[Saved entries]
'''
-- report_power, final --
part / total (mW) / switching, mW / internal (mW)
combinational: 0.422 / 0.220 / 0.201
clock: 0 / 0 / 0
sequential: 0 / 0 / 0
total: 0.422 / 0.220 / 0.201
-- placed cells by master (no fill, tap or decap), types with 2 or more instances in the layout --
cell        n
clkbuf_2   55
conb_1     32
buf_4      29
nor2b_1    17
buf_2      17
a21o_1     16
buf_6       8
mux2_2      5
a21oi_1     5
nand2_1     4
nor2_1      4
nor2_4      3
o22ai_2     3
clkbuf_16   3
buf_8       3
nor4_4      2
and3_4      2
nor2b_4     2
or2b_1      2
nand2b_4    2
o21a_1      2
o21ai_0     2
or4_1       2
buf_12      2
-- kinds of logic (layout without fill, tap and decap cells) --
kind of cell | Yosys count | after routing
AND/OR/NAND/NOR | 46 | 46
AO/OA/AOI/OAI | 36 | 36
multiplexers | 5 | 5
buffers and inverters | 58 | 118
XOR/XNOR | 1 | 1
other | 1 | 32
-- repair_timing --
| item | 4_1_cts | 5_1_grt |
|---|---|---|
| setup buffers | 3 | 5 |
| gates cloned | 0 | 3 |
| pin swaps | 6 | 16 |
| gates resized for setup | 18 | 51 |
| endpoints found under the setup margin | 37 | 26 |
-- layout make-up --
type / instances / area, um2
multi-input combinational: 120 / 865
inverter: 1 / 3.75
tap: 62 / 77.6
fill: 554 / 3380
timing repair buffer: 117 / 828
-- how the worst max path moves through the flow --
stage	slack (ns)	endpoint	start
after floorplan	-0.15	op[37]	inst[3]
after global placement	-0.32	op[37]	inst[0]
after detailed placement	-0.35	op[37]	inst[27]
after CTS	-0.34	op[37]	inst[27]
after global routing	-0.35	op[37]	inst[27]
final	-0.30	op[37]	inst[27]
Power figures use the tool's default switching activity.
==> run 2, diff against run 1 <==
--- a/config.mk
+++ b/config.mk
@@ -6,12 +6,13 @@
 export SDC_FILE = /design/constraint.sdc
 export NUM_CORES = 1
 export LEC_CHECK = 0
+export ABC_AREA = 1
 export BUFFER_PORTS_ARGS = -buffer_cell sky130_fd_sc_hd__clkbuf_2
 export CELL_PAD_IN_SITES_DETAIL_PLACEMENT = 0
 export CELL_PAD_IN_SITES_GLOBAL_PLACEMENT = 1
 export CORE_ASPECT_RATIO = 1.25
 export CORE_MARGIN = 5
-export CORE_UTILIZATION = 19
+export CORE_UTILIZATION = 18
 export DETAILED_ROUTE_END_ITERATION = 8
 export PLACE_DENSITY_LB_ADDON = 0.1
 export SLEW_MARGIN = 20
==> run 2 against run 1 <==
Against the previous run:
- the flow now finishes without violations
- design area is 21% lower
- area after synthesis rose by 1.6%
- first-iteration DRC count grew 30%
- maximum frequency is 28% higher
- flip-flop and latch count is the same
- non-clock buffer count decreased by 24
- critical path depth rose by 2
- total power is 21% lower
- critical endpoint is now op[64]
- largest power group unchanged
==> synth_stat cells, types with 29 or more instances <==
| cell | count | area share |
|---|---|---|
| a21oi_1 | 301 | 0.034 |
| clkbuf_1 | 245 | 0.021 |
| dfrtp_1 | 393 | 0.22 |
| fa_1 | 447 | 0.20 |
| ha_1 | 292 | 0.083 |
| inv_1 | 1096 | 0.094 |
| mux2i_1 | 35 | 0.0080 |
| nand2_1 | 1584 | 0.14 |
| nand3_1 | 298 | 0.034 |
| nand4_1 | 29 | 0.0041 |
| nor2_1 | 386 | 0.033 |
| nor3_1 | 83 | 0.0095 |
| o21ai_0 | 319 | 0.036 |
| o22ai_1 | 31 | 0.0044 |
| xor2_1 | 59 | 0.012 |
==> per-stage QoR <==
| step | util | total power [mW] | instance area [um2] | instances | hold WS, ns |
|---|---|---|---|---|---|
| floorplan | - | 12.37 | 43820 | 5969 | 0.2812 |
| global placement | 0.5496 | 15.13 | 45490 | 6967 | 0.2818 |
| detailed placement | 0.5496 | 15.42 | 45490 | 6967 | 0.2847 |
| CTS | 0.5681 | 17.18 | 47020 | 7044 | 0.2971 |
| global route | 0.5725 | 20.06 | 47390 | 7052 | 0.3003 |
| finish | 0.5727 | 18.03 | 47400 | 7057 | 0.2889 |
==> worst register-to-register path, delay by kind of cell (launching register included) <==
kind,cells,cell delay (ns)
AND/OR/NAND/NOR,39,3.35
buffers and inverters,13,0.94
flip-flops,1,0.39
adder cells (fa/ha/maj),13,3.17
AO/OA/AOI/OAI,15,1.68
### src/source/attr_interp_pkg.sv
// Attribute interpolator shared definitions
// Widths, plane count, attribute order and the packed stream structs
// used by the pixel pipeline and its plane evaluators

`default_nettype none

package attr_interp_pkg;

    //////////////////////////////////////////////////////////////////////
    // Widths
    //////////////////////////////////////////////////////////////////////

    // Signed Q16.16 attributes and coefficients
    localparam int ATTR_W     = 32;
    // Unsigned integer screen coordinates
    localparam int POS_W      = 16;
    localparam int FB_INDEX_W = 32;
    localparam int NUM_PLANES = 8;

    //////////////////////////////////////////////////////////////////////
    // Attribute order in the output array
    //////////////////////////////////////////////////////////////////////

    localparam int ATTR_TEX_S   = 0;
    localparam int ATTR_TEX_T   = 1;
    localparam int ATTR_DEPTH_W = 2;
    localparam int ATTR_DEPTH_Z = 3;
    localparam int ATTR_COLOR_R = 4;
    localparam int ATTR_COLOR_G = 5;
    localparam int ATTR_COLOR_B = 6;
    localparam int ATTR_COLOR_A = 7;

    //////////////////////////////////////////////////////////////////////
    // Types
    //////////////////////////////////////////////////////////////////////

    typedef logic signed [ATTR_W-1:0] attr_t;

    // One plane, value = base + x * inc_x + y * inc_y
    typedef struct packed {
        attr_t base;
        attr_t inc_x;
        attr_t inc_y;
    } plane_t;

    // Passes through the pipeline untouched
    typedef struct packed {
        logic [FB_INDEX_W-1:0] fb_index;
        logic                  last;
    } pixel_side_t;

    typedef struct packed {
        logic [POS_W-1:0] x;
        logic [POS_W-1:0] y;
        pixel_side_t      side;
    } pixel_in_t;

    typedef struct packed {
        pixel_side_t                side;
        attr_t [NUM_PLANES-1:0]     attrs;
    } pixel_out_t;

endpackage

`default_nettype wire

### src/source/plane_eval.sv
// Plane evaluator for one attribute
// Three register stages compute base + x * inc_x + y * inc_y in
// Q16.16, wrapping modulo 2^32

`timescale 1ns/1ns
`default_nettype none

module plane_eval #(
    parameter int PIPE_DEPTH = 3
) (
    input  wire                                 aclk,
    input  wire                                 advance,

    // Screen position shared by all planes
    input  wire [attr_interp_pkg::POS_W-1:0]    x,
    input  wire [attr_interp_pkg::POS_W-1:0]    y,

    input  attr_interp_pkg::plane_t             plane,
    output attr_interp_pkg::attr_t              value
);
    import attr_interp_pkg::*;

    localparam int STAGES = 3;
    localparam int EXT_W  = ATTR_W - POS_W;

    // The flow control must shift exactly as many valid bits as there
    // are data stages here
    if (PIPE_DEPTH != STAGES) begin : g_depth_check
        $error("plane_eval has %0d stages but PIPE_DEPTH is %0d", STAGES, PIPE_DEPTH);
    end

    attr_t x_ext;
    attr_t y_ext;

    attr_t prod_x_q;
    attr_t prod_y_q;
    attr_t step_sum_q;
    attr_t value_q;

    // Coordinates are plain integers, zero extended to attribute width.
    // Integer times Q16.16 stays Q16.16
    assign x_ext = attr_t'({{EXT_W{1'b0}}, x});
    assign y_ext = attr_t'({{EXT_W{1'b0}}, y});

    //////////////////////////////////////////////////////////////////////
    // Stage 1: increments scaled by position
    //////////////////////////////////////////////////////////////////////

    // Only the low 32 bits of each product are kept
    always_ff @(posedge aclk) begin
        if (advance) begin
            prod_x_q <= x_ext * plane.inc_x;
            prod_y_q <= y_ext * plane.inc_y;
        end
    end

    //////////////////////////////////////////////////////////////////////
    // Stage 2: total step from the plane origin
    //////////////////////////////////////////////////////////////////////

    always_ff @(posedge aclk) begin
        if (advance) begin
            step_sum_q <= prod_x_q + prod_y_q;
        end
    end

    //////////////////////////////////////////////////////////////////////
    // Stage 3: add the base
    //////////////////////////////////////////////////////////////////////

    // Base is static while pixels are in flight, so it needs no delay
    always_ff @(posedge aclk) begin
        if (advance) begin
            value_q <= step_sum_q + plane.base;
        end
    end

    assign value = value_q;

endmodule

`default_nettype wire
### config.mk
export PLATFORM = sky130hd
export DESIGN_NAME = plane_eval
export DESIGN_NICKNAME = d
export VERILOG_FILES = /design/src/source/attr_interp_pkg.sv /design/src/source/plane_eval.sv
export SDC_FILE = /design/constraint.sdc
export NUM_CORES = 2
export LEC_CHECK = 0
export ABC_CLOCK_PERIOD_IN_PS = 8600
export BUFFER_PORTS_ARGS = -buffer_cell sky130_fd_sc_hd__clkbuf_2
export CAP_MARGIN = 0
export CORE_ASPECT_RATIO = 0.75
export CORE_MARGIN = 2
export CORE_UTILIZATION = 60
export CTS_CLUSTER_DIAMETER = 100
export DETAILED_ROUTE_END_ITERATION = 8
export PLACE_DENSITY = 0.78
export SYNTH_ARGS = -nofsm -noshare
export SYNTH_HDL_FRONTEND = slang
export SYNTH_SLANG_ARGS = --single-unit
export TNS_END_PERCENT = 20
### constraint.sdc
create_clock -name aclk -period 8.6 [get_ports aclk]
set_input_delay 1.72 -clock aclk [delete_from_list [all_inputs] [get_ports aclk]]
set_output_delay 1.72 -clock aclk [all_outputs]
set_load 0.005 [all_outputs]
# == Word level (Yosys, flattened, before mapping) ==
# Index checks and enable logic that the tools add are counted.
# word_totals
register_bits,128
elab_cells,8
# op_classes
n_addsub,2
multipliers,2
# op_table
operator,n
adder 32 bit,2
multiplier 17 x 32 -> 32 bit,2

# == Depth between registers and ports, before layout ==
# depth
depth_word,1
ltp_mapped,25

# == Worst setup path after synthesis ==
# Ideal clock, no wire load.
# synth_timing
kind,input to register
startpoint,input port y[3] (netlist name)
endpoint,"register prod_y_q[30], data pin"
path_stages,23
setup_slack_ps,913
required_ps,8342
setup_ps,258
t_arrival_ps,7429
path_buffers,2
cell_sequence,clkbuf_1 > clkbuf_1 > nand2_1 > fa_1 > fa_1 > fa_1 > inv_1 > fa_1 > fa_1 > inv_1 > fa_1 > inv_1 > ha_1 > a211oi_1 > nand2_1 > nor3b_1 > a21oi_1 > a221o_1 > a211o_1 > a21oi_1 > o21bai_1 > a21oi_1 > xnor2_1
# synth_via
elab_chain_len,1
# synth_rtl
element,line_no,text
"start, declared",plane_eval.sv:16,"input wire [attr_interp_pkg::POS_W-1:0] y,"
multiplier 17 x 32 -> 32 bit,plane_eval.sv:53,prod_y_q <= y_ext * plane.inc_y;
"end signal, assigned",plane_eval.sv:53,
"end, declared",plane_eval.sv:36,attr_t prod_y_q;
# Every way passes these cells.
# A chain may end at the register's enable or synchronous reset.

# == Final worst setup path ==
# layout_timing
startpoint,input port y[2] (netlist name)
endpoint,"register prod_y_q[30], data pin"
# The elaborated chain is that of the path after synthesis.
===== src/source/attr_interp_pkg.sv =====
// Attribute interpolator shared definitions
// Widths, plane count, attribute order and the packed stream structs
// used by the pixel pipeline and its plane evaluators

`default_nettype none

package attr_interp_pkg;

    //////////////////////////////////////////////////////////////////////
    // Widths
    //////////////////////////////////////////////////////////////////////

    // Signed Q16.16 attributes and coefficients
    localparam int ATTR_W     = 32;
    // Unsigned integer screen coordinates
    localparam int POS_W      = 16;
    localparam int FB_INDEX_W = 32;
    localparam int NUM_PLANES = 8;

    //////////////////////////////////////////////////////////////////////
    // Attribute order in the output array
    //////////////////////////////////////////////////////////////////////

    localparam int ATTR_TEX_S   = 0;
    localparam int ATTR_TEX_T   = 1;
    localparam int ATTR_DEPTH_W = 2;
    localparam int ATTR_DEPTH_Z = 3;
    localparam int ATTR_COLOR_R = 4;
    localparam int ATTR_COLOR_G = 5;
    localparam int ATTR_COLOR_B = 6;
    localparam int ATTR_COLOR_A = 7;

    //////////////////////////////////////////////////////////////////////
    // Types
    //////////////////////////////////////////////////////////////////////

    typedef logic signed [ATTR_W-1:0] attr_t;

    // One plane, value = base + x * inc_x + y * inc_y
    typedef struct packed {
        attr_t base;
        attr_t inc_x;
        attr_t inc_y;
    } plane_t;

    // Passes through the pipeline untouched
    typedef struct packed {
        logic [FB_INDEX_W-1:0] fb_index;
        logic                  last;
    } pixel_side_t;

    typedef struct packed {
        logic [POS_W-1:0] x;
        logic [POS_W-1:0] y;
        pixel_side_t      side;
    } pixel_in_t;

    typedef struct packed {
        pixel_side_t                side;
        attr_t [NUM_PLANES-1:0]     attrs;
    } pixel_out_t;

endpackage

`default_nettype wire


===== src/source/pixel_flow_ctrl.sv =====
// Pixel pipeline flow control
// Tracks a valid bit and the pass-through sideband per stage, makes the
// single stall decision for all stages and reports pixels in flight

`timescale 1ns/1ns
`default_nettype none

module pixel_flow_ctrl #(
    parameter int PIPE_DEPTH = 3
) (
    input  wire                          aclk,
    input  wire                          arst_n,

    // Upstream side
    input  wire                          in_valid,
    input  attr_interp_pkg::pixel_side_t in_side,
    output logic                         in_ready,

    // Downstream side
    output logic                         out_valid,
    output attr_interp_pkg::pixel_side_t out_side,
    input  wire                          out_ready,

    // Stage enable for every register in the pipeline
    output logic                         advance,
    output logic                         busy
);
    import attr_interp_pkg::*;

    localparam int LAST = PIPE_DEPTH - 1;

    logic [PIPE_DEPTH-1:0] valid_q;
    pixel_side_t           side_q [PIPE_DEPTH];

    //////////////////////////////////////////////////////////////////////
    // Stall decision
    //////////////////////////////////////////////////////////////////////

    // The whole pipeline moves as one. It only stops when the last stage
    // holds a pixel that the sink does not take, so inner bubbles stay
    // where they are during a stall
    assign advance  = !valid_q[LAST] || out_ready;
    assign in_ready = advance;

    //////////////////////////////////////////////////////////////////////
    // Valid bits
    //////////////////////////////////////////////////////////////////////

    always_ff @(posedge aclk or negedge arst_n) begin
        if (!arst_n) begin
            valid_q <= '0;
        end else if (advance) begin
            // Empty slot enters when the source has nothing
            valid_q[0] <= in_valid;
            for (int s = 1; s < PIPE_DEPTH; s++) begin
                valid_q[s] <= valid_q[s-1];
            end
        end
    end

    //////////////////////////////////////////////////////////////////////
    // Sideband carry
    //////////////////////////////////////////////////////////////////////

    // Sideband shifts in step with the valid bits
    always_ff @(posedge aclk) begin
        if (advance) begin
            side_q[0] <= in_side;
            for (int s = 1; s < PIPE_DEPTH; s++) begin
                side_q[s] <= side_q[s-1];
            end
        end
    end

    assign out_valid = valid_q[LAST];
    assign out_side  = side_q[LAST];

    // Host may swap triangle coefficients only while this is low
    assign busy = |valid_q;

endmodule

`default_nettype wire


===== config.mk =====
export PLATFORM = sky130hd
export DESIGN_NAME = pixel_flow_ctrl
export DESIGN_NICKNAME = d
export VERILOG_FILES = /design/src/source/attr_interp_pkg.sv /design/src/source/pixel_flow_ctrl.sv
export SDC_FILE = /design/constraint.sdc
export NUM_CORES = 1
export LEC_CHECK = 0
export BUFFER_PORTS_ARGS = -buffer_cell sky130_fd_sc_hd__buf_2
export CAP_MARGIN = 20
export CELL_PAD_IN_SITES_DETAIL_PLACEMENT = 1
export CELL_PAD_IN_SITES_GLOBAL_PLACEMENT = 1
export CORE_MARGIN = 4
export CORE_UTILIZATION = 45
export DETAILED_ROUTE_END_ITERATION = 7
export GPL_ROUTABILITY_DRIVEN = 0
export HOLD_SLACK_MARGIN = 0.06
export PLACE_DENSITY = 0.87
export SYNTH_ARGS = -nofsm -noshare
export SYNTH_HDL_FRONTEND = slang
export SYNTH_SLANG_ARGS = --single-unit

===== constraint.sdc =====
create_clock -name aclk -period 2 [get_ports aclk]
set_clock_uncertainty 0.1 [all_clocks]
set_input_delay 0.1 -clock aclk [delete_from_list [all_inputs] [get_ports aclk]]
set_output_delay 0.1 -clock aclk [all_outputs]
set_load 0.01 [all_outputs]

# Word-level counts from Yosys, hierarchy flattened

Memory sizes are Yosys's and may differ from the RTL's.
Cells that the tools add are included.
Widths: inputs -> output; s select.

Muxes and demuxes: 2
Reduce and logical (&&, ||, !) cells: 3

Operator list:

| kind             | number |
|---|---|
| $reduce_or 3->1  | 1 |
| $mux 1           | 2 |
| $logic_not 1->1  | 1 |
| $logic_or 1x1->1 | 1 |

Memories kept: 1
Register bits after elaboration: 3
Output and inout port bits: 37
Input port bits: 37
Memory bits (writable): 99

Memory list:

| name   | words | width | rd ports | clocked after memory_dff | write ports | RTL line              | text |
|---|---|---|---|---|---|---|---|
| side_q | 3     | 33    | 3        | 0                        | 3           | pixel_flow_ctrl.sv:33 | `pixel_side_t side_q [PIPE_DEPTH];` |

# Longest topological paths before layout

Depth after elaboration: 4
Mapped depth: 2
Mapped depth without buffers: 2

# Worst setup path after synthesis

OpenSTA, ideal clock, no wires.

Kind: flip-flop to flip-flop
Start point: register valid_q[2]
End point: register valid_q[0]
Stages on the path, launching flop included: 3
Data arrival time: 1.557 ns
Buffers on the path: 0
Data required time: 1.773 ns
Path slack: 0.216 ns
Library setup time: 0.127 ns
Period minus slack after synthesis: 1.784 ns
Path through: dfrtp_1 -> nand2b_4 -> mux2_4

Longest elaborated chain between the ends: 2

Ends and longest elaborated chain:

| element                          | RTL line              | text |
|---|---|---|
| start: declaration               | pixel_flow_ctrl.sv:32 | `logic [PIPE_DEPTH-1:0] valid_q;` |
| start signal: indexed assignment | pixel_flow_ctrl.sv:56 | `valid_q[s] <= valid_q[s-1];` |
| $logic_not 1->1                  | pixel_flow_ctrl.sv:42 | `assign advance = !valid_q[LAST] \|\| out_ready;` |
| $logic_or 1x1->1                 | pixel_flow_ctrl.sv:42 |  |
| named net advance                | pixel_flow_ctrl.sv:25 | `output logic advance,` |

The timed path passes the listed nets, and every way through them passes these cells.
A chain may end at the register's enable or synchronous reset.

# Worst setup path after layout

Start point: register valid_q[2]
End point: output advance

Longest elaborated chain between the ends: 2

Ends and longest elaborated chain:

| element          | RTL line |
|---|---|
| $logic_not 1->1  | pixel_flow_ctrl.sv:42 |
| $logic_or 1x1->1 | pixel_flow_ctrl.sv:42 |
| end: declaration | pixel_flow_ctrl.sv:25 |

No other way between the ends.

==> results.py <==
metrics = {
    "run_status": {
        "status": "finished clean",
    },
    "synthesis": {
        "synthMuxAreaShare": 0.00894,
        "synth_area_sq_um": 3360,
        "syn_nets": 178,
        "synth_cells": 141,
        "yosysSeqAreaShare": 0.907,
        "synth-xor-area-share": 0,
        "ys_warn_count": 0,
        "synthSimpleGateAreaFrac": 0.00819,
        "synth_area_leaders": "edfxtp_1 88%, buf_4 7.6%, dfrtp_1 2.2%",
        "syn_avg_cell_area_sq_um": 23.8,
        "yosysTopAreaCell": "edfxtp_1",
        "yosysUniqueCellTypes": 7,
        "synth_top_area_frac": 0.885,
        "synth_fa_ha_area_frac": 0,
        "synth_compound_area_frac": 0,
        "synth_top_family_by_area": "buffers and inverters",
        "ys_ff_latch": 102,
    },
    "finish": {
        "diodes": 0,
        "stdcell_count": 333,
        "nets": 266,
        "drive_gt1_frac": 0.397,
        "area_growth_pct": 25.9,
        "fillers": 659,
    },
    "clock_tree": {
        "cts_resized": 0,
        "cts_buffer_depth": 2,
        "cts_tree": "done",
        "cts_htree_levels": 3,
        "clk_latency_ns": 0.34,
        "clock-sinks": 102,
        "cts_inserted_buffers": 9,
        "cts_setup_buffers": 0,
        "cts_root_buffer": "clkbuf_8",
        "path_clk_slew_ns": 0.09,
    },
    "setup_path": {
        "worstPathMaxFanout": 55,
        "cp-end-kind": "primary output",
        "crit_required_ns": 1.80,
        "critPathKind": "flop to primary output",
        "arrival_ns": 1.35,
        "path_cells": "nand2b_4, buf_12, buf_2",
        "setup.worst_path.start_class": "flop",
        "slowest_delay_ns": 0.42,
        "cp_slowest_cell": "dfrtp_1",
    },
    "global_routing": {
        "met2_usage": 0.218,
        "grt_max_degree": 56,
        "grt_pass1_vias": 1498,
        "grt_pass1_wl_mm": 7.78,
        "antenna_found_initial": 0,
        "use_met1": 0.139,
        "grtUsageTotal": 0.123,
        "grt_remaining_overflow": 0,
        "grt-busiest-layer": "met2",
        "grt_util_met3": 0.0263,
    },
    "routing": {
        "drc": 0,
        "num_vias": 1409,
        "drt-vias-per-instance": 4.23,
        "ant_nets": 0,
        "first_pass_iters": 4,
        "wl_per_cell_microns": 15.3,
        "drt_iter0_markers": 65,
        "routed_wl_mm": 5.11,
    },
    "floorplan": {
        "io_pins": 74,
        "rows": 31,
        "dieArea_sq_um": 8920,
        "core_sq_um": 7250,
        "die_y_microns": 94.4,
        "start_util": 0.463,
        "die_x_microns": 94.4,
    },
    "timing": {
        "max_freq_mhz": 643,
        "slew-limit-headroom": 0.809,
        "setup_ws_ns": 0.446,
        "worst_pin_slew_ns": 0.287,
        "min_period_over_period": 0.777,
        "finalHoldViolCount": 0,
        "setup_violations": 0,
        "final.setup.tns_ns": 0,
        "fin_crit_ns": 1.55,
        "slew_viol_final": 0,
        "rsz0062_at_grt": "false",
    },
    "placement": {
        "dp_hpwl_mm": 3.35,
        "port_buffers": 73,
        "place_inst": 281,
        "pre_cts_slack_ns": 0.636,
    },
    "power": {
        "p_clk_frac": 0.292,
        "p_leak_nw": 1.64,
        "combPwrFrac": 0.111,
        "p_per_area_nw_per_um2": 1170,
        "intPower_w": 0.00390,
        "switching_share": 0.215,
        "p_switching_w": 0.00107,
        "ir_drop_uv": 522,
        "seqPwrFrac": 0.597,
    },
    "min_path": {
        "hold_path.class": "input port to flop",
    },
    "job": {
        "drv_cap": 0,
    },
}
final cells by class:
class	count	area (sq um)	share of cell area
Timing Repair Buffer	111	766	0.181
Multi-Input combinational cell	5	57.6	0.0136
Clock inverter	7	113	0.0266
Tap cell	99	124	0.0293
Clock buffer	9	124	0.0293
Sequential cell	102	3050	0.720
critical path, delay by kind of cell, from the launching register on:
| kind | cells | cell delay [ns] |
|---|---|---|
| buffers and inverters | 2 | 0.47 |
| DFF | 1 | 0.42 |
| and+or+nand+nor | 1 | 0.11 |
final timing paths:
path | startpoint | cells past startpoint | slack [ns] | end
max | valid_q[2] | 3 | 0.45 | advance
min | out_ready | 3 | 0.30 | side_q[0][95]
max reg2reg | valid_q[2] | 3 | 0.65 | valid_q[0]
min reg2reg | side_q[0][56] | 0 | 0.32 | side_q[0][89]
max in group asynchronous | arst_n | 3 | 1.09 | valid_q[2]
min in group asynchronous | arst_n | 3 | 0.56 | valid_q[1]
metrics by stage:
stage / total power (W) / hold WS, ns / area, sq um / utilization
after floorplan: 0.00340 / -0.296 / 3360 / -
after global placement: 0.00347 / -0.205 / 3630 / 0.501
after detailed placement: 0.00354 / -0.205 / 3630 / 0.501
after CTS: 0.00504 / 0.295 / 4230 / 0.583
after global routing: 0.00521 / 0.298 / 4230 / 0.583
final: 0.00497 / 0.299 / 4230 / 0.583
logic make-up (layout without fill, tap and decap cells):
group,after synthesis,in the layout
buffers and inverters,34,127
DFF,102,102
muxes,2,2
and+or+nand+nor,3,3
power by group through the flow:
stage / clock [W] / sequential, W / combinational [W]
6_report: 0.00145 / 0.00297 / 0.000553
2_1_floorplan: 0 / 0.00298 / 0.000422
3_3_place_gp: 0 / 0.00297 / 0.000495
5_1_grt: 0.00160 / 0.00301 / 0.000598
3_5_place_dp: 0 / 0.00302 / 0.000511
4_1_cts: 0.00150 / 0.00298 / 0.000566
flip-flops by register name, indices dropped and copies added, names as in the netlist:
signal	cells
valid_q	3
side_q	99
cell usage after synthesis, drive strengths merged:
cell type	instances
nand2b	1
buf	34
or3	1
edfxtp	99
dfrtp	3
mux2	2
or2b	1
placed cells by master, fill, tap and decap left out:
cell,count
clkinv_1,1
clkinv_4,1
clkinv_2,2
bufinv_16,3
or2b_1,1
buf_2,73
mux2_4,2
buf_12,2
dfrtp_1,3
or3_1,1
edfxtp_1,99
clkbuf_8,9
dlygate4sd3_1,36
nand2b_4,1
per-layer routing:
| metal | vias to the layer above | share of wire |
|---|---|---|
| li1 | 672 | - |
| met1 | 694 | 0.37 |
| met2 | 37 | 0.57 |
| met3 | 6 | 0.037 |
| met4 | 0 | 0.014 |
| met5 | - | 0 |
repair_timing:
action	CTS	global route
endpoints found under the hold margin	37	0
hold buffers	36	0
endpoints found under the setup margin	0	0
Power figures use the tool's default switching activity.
'''
'''
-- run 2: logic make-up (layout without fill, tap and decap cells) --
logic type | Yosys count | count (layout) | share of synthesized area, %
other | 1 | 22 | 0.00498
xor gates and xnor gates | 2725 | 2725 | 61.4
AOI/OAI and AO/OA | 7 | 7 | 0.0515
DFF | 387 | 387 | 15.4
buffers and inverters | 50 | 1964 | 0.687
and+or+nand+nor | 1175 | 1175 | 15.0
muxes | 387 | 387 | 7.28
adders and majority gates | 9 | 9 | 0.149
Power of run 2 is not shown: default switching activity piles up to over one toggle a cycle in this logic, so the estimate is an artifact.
'''
** Work request **
Of the entries listed above, reproduce only the lines starting at the line containing "-- report_power, final" and ending at the line containing "-6,12 +6,13 @@". Include both, exactly as they stand.

** Output of the exercise **
-- report_power, final --
part / total (mW) / switching, mW / internal (mW)
combinational: 0.422 / 0.220 / 0.201
clock: 0 / 0 / 0
sequential: 0 / 0 / 0
total: 0.422 / 0.220 / 0.201
-- placed cells by master (no fill, tap or decap), types with 2 or more instances in the layout --
cell        n
clkbuf_2   55
conb_1     32
buf_4      29
nor2b_1    17
buf_2      17
a21o_1     16
buf_6       8
mux2_2      5
a21oi_1     5
nand2_1     4
nor2_1      4
nor2_4      3
o22ai_2     3
clkbuf_16   3
buf_8       3
nor4_4      2
and3_4      2
nor2b_4     2
or2b_1      2
nand2b_4    2
o21a_1      2
o21ai_0     2
or4_1       2
buf_12      2
-- kinds of logic (layout without fill, tap and decap cells) --
kind of cell | Yosys count | after routing
AND/OR/NAND/NOR | 46 | 46
AO/OA/AOI/OAI | 36 | 36
multiplexers | 5 | 5
buffers and inverters | 58 | 118
XOR/XNOR | 1 | 1
other | 1 | 32
-- repair_timing --
| item | 4_1_cts | 5_1_grt |
|---|---|---|
| setup buffers | 3 | 5 |
| gates cloned | 0 | 3 |
| pin swaps | 6 | 16 |
| gates resized for setup | 18 | 51 |
| endpoints found under the setup margin | 37 | 26 |
-- layout make-up --
type / instances / area, um2
multi-input combinational: 120 / 865
inverter: 1 / 3.75
tap: 62 / 77.6
fill: 554 / 3380
timing repair buffer: 117 / 828
-- how the worst max path moves through the flow --
stage	slack (ns)	endpoint	start
after floorplan	-0.15	op[37]	inst[3]
after global placement	-0.32	op[37]	inst[0]
after detailed placement	-0.35	op[37]	inst[27]
after CTS	-0.34	op[37]	inst[27]
after global routing	-0.35	op[37]	inst[27]
final	-0.30	op[37]	inst[27]
Power figures use the tool's default switching activity.
==> run 2, diff against run 1 <==
--- a/config.mk
+++ b/config.mk
@@ -6,12 +6,13 @@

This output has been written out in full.